Le 09/06/2010 20:19, sebb a écrit :
> On 09/06/2010, Luc Maisonobe <[email protected]> wrote:
>> Le 09/06/2010 18:59, William Rossi (JIRA) a écrit :
>>
>>>
>>  >     [ 
>> https://issues.apache.org/jira/browse/MATH-375?page=com.atlassian.jira.plugin.system.issuetabpanels:comment-tabpanel&focusedCommentId=12877132#action_12877132
>>  ]
>>  >
>>  > William Rossi commented on MATH-375:
>>  > ------------------------------------
>>  >
>>  >
>>  > I'm not as well versed in these copyright issues I as I should be, but my
>>  > understanding is that as the copyright holder of the dfp library, I could
>>  > dual license it.  In any event, dfp is not required by the software, its
>>  > only used in the supporting test cases.
>>
>>
>> If it is used in the test cases, it should be included in the source
>>  release (which are what Apache promotes) and hence should be published
>>  with an Apache compatible license like Apache Software License V2 (of
>>  course) but also BSD for example.
>>
> 
> We don't include binaries (jars) in source releases.

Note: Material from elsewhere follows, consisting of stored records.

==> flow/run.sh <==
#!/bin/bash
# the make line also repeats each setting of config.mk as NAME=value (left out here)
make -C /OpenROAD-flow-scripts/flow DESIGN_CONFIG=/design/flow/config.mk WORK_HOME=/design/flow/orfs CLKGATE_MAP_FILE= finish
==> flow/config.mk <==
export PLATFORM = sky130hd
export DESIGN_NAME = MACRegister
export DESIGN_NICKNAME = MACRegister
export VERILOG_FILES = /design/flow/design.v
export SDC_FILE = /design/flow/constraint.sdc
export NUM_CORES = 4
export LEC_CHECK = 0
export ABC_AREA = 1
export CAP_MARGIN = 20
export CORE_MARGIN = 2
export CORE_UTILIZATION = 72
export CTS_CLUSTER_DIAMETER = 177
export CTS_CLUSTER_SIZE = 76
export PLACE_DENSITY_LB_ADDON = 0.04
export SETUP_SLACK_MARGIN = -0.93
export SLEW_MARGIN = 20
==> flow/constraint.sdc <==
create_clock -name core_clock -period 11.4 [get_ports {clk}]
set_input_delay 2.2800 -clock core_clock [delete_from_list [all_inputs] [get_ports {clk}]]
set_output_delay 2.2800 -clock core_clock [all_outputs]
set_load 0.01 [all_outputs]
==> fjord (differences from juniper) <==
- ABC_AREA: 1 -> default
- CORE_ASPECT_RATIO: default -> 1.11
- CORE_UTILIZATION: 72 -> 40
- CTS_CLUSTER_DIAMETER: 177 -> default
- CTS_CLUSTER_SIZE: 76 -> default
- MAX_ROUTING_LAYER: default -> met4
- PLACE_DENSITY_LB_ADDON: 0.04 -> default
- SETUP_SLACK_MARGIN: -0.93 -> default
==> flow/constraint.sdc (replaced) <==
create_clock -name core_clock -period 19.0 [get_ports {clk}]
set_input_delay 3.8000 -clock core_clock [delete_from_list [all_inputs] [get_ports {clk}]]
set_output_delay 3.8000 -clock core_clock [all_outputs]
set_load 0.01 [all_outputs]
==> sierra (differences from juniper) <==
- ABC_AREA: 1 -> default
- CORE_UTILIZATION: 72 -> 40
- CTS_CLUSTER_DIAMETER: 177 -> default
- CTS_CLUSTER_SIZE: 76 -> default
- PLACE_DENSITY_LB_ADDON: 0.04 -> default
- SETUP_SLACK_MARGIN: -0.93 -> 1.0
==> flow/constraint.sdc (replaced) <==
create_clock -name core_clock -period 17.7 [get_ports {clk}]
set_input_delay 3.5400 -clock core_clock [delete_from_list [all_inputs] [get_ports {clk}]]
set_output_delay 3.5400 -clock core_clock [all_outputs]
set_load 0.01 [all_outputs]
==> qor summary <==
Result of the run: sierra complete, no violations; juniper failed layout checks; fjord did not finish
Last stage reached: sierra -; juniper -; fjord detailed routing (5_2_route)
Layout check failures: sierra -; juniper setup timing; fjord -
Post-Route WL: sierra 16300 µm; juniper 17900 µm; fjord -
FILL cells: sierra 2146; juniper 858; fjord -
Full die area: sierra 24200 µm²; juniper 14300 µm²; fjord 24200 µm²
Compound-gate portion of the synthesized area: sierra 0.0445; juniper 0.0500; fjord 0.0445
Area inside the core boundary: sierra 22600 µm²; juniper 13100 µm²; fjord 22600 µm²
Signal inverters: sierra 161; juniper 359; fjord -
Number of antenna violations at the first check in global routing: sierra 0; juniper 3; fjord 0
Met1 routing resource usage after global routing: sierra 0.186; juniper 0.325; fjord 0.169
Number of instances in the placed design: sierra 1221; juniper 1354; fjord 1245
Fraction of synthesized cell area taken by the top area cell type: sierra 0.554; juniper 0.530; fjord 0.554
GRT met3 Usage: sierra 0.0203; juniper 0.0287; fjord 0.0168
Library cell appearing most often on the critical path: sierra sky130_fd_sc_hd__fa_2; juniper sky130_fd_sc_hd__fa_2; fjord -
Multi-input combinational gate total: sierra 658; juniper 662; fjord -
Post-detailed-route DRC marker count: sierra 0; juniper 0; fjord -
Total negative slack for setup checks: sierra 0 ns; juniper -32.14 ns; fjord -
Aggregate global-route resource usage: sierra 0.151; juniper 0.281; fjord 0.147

> Commons uses Maven, so normally jars are resolved from the Central repo.
> 
> Apache releases can have optional dependencies on LGPL.
> 
> So if there were other tests, then IMO the tests that depend on dfp
> could be made optional.
> 
> But ideally the jar should be licensed using one of the "category A or
> B" licenses in
> 
> http://www.apache.org/legal/resolved.html#category-a
> http://www.apache.org/legal/resolved.html#category-b
> 
>>  >
>>  > Which also why I whould be hesitant to assign copyright to ASF, if I were
>>  > to do that and ASF decides not to persue the project then I'm left with
>>  > nothing.  By maintaining the copyright, I can issue licenses to other
>>  > parties as I see fit.
>>
>>
>> Yes.
>>
>>
>>  >
>>  > The ASF software grant agreement doesn't ask me to assign copyright to
>>  > ASF, but to mearly agree to specific license terms.
>>
>>
>> You are right, the foundation does not ask for the copyright, it only
>>  requires a license allowing it to redistribute the code under the terms
>>  of the Apache Software License V2. The copyright still belongs to you.
>>
>>  One minor glitch is that in the commons projects, we prefer not to have
>>  @author javadoc tags in the source but rather the names placed in the
>>  contributor section of the pom file (and hence publickly acknowledged in
>>  an automatically built page on the component site) and possibly in the
>>  NOTICE.txt file.
> 
> Huh?
> This does not apply to the dfp code - it is a binary library dependency.

I didn't have a look yet, thought it was another java source package.